- _Exercise goal_
The lines below that include "summed" are to be found and copied.

[Dataset entries]
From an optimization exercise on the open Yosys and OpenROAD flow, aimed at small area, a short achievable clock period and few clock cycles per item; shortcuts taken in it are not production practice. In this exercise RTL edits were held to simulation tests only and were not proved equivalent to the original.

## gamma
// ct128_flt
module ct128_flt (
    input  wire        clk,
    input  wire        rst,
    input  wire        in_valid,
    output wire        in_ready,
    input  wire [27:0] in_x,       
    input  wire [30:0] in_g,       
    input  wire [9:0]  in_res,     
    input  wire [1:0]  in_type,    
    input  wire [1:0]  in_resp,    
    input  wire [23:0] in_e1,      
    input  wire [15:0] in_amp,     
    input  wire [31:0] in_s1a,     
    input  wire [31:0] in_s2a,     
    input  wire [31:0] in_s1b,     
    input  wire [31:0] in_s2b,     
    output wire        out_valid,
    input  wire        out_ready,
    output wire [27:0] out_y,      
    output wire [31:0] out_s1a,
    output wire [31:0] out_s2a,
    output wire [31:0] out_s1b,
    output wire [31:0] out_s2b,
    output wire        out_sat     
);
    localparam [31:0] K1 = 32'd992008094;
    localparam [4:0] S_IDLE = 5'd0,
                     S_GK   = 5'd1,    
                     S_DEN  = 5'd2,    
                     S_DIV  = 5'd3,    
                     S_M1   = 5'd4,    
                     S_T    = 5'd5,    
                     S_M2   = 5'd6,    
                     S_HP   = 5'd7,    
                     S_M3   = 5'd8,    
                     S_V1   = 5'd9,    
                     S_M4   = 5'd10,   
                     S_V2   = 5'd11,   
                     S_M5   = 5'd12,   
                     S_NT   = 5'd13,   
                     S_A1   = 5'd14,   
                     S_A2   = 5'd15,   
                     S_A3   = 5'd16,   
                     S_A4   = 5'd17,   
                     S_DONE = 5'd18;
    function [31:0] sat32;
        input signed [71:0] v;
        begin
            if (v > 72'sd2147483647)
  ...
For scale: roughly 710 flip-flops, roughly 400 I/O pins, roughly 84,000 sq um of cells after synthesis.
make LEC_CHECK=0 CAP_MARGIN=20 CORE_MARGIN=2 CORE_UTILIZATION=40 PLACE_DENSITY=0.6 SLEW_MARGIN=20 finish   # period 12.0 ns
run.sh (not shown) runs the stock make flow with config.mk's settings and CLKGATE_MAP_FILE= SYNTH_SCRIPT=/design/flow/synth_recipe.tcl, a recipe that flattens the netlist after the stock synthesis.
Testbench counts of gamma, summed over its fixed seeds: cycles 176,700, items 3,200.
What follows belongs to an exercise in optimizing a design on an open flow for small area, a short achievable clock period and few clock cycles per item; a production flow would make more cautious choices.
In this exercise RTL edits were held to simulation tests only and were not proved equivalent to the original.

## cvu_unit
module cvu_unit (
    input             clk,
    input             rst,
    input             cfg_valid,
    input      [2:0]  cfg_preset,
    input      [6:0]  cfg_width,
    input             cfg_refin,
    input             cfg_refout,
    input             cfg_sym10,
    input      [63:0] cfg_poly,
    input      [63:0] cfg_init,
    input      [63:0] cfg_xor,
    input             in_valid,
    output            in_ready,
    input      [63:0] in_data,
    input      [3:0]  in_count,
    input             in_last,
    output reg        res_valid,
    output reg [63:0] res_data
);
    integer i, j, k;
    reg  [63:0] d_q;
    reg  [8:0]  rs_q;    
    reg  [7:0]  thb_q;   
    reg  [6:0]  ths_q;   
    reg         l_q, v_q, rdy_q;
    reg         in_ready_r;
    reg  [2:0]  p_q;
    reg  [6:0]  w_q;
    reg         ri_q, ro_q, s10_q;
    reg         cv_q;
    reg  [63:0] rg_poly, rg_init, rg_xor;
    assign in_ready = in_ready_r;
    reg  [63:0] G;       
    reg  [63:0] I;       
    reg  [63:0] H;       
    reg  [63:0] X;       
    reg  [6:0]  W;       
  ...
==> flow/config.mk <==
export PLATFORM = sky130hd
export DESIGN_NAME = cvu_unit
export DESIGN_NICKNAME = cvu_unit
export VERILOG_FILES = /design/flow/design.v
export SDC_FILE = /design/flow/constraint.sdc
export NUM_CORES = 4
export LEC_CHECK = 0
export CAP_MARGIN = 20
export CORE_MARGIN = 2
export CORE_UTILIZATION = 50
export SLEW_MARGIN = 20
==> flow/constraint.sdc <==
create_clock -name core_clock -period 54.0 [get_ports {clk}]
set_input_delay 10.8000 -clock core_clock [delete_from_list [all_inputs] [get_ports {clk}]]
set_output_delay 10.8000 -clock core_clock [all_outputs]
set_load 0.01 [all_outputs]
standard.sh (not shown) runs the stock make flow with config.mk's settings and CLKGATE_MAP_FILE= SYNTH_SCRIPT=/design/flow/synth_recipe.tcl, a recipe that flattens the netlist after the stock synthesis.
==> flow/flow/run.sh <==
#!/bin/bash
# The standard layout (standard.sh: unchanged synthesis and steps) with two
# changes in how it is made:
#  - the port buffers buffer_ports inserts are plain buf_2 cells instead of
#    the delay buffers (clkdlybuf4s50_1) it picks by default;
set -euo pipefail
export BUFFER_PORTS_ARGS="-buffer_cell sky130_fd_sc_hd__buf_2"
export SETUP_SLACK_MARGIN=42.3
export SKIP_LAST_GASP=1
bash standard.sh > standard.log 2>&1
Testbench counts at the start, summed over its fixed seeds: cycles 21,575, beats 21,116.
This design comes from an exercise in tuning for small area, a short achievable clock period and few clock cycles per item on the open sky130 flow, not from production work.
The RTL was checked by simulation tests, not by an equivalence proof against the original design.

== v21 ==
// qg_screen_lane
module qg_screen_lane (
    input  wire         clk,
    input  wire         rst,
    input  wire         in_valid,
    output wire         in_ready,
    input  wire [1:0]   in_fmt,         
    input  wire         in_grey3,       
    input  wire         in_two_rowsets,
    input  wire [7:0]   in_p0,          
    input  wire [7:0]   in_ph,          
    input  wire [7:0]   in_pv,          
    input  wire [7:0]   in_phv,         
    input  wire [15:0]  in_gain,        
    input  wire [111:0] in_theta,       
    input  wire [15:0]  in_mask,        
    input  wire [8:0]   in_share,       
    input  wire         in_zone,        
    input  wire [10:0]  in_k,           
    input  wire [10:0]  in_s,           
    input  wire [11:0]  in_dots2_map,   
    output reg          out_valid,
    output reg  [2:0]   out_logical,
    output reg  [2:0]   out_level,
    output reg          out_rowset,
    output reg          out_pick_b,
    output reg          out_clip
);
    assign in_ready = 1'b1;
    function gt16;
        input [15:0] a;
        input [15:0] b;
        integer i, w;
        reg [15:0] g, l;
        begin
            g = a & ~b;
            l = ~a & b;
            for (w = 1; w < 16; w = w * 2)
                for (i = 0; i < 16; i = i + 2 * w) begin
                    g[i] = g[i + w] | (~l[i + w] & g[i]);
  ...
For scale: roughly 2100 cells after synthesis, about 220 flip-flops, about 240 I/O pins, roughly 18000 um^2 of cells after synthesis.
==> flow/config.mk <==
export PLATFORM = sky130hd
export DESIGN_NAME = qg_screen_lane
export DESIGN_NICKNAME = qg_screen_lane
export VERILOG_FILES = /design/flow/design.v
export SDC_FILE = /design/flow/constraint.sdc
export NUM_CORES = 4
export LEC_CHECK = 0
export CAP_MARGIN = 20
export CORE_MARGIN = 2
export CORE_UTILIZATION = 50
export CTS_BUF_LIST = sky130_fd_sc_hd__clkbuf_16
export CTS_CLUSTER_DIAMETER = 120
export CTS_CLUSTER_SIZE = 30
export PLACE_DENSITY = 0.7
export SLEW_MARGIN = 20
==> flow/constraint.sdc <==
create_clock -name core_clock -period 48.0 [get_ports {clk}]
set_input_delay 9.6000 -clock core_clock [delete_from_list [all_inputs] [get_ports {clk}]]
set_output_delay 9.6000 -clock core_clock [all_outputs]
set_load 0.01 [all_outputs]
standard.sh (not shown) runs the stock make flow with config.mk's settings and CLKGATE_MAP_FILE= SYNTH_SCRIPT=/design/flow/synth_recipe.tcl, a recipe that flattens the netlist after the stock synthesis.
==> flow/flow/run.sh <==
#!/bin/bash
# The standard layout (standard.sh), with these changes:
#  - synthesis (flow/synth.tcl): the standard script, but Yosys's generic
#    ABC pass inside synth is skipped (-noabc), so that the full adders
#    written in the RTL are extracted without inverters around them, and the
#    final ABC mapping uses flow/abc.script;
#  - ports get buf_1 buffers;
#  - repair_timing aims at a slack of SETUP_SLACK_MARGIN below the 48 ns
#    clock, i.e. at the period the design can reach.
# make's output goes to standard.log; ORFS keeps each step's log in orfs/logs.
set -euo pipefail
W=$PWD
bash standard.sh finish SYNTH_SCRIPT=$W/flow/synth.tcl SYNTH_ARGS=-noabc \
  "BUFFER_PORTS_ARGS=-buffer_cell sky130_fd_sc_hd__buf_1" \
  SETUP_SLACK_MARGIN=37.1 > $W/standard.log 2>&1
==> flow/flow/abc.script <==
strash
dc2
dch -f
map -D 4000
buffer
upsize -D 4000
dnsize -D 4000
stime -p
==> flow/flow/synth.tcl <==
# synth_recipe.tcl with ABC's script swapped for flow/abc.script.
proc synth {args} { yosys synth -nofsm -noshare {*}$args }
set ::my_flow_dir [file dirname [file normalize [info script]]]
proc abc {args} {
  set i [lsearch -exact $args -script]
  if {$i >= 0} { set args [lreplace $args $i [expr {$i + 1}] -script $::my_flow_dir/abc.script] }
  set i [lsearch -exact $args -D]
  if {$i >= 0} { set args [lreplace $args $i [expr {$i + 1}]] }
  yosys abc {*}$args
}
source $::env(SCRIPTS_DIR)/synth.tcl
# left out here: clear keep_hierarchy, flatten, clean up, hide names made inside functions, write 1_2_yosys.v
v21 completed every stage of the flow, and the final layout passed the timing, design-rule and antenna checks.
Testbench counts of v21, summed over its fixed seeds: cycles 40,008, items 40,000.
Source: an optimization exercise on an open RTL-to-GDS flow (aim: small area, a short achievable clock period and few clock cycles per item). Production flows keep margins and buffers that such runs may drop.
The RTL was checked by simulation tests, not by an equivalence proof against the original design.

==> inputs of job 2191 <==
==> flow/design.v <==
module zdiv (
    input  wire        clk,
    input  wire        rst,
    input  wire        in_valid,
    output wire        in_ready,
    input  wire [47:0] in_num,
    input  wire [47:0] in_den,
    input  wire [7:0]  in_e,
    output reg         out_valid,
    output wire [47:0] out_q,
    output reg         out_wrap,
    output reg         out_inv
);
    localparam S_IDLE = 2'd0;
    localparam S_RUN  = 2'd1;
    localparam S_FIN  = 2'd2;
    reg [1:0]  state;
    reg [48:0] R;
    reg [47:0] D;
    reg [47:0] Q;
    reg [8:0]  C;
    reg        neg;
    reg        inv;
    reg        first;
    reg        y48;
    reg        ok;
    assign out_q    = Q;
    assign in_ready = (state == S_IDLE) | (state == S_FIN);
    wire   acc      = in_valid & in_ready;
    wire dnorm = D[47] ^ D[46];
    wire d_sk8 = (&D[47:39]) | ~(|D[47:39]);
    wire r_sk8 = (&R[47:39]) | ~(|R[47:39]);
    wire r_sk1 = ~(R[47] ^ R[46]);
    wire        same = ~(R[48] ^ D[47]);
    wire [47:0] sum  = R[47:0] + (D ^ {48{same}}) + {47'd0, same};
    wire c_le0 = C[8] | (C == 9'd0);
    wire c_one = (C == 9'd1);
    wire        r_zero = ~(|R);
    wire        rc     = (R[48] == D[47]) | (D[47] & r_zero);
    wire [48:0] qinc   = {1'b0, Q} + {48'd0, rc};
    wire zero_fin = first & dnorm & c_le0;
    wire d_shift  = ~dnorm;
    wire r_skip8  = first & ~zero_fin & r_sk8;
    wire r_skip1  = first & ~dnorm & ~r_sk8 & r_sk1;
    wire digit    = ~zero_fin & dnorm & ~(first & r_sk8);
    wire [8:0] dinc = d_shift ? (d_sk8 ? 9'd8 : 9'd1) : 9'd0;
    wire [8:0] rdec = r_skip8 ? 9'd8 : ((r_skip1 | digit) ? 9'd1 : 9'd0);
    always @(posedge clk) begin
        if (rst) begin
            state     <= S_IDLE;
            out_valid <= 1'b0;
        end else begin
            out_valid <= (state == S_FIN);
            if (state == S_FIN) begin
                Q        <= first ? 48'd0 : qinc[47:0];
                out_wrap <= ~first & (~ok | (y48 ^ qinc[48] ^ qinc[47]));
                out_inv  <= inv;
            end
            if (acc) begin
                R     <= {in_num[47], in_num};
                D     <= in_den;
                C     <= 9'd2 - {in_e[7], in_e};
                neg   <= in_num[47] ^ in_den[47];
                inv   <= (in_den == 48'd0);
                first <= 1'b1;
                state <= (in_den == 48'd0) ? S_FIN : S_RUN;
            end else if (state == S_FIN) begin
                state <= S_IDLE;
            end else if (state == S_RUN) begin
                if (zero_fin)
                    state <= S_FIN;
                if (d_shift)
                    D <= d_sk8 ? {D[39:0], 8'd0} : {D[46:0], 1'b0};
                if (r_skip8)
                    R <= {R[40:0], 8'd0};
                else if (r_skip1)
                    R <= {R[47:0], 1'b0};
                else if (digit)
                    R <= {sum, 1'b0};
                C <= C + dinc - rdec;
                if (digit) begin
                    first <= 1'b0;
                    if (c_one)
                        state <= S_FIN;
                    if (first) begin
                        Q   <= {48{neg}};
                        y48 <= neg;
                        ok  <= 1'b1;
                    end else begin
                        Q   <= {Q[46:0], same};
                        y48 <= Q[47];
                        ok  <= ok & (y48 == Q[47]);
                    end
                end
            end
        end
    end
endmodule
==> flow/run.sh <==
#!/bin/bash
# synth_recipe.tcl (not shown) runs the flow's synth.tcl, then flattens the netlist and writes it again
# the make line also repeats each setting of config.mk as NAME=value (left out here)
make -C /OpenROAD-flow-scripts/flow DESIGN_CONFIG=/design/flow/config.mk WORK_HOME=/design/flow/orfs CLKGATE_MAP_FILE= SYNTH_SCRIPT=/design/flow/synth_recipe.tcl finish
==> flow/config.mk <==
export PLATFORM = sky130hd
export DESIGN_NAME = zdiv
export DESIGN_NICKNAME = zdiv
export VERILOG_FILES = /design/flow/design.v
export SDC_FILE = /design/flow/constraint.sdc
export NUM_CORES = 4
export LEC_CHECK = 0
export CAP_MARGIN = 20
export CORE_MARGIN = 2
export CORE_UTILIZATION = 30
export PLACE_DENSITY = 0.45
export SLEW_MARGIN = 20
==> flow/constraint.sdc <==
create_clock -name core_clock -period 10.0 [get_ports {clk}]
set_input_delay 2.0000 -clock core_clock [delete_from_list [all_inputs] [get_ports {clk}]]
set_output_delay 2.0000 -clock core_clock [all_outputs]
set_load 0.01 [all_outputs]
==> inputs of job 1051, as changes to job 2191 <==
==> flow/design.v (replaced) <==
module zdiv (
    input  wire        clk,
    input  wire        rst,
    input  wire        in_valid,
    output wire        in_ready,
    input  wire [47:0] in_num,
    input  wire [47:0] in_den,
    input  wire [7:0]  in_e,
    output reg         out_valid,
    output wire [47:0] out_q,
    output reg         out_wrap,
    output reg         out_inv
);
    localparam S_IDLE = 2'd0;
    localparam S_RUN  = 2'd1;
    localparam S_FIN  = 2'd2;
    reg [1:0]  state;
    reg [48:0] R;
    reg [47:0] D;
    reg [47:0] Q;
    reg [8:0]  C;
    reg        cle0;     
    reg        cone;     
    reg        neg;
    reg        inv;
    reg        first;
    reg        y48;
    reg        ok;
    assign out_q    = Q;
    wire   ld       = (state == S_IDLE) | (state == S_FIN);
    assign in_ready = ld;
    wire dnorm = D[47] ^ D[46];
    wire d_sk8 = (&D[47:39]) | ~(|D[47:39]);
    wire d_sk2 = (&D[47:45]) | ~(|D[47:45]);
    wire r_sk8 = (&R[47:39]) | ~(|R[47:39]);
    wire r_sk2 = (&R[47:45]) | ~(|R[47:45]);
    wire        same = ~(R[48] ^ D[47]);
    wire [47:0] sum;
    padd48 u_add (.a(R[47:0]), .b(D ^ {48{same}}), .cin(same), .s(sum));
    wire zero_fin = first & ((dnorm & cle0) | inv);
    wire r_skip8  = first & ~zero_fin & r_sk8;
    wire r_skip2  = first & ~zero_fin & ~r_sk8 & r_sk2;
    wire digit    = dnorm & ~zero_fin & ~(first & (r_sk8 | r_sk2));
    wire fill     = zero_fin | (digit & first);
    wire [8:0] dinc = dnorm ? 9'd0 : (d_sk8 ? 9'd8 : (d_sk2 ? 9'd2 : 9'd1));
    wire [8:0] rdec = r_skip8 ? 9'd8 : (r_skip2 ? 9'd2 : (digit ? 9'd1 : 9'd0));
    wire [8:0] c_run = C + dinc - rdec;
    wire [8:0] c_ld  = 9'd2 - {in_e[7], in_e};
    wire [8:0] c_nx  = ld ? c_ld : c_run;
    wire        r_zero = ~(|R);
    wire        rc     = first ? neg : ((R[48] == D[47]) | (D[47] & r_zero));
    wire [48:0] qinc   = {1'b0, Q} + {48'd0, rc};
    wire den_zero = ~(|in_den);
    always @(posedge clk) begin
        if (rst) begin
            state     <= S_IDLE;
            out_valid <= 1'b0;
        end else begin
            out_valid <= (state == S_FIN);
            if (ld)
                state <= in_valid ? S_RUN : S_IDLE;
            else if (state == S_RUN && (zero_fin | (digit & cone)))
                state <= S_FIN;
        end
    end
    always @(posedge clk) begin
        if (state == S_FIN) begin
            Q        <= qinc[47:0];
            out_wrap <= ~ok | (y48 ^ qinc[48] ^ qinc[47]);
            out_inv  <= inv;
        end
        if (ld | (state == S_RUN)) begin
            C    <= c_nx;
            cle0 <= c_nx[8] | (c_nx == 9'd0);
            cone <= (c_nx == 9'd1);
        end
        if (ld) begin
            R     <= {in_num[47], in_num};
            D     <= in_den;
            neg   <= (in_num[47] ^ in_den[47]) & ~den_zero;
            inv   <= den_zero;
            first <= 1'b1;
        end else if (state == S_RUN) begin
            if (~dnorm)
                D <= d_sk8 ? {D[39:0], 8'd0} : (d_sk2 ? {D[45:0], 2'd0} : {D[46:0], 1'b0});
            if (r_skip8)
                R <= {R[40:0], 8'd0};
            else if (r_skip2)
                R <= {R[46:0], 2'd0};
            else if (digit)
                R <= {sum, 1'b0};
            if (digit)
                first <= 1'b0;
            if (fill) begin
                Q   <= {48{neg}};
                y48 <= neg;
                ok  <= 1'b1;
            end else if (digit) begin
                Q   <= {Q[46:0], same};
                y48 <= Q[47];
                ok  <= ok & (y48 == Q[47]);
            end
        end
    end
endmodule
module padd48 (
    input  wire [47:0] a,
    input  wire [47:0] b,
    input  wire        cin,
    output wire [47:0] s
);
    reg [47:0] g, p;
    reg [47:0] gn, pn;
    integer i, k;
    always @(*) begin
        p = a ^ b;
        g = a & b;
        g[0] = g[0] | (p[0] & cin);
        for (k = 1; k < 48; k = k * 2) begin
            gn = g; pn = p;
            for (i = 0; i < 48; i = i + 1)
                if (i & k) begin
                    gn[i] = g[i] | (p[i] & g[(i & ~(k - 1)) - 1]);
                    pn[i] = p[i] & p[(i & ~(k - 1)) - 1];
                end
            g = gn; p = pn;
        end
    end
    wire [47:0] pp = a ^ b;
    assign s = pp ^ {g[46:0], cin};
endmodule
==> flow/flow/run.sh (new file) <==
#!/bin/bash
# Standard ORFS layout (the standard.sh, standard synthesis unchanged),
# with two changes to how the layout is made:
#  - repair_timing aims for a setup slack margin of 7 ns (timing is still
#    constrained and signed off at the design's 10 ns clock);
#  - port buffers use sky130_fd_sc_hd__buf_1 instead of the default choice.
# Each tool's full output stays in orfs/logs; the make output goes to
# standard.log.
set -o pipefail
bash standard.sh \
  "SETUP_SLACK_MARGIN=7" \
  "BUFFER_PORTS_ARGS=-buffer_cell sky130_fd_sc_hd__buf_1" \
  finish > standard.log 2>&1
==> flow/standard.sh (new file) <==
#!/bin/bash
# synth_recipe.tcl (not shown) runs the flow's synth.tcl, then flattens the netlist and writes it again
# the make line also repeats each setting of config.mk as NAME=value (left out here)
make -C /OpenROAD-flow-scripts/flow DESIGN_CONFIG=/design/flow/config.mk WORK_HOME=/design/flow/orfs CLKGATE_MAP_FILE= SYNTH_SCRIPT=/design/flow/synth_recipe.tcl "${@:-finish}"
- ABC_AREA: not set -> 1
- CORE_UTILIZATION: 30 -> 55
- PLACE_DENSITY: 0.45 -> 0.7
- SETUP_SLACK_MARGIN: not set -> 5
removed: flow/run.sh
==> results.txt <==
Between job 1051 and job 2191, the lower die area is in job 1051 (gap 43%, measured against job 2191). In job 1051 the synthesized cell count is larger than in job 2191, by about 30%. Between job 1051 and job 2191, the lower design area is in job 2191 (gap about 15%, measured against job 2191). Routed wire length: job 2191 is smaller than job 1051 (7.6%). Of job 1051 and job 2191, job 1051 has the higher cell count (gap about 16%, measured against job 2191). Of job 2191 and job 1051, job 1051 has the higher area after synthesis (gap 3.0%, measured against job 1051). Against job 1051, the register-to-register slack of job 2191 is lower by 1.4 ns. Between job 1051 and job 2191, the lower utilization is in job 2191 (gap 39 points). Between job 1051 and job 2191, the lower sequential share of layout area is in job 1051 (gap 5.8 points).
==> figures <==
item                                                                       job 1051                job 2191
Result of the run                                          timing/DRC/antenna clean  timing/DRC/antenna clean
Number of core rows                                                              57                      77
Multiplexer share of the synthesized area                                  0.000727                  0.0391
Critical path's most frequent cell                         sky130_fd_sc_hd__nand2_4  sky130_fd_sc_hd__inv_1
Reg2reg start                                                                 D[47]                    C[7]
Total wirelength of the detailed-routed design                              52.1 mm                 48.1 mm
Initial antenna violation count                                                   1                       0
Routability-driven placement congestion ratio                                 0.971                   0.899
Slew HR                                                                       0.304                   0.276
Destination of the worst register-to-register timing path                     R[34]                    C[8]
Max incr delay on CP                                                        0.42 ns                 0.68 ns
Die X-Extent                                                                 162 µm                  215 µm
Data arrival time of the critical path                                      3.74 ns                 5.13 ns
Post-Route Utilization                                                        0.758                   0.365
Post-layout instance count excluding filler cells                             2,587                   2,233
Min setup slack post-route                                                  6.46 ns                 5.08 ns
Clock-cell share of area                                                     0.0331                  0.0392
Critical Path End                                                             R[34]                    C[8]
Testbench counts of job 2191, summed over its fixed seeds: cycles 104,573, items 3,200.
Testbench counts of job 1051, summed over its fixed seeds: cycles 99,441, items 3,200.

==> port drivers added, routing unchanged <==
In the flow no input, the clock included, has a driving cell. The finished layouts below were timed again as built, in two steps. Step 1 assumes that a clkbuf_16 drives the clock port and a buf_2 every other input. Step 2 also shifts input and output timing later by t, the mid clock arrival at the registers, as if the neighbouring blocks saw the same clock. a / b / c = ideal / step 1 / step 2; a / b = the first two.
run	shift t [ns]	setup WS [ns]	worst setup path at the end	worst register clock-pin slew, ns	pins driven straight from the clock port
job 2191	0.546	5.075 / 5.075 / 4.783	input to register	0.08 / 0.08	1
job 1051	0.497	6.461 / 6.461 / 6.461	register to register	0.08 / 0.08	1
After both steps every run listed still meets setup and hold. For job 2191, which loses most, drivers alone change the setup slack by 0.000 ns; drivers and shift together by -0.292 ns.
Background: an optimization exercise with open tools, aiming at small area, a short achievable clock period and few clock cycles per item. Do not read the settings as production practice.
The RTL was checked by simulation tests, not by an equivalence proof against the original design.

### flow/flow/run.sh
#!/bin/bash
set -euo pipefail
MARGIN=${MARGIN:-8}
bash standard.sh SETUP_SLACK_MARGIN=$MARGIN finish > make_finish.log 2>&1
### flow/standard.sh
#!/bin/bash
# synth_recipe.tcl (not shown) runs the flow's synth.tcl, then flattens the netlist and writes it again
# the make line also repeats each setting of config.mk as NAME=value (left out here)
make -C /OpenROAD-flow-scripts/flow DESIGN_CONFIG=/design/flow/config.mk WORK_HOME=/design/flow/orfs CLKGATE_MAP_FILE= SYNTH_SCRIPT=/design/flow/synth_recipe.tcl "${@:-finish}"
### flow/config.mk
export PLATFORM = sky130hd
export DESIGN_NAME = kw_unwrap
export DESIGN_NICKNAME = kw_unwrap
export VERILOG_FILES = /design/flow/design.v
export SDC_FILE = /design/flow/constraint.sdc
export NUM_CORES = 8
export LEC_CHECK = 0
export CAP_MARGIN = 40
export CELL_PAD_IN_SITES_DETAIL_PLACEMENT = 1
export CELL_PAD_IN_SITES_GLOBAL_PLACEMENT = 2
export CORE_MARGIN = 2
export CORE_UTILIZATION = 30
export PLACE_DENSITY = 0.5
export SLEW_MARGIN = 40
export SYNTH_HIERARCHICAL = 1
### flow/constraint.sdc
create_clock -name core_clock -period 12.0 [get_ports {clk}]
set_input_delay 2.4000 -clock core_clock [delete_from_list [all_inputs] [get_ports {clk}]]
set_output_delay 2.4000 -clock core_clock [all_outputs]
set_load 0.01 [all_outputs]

- _Answer box_
Testbench counts of gamma, summed over its fixed seeds: cycles 176,700, items 3,200.
Testbench counts at the start, summed over its fixed seeds: cycles 21,575, beats 21,116.
Testbench counts of v21, summed over its fixed seeds: cycles 40,008, items 40,000.
Testbench counts of job 2191, summed over its fixed seeds: cycles 104,573, items 3,200.
Testbench counts of job 1051, summed over its fixed seeds: cycles 99,441, items 3,200.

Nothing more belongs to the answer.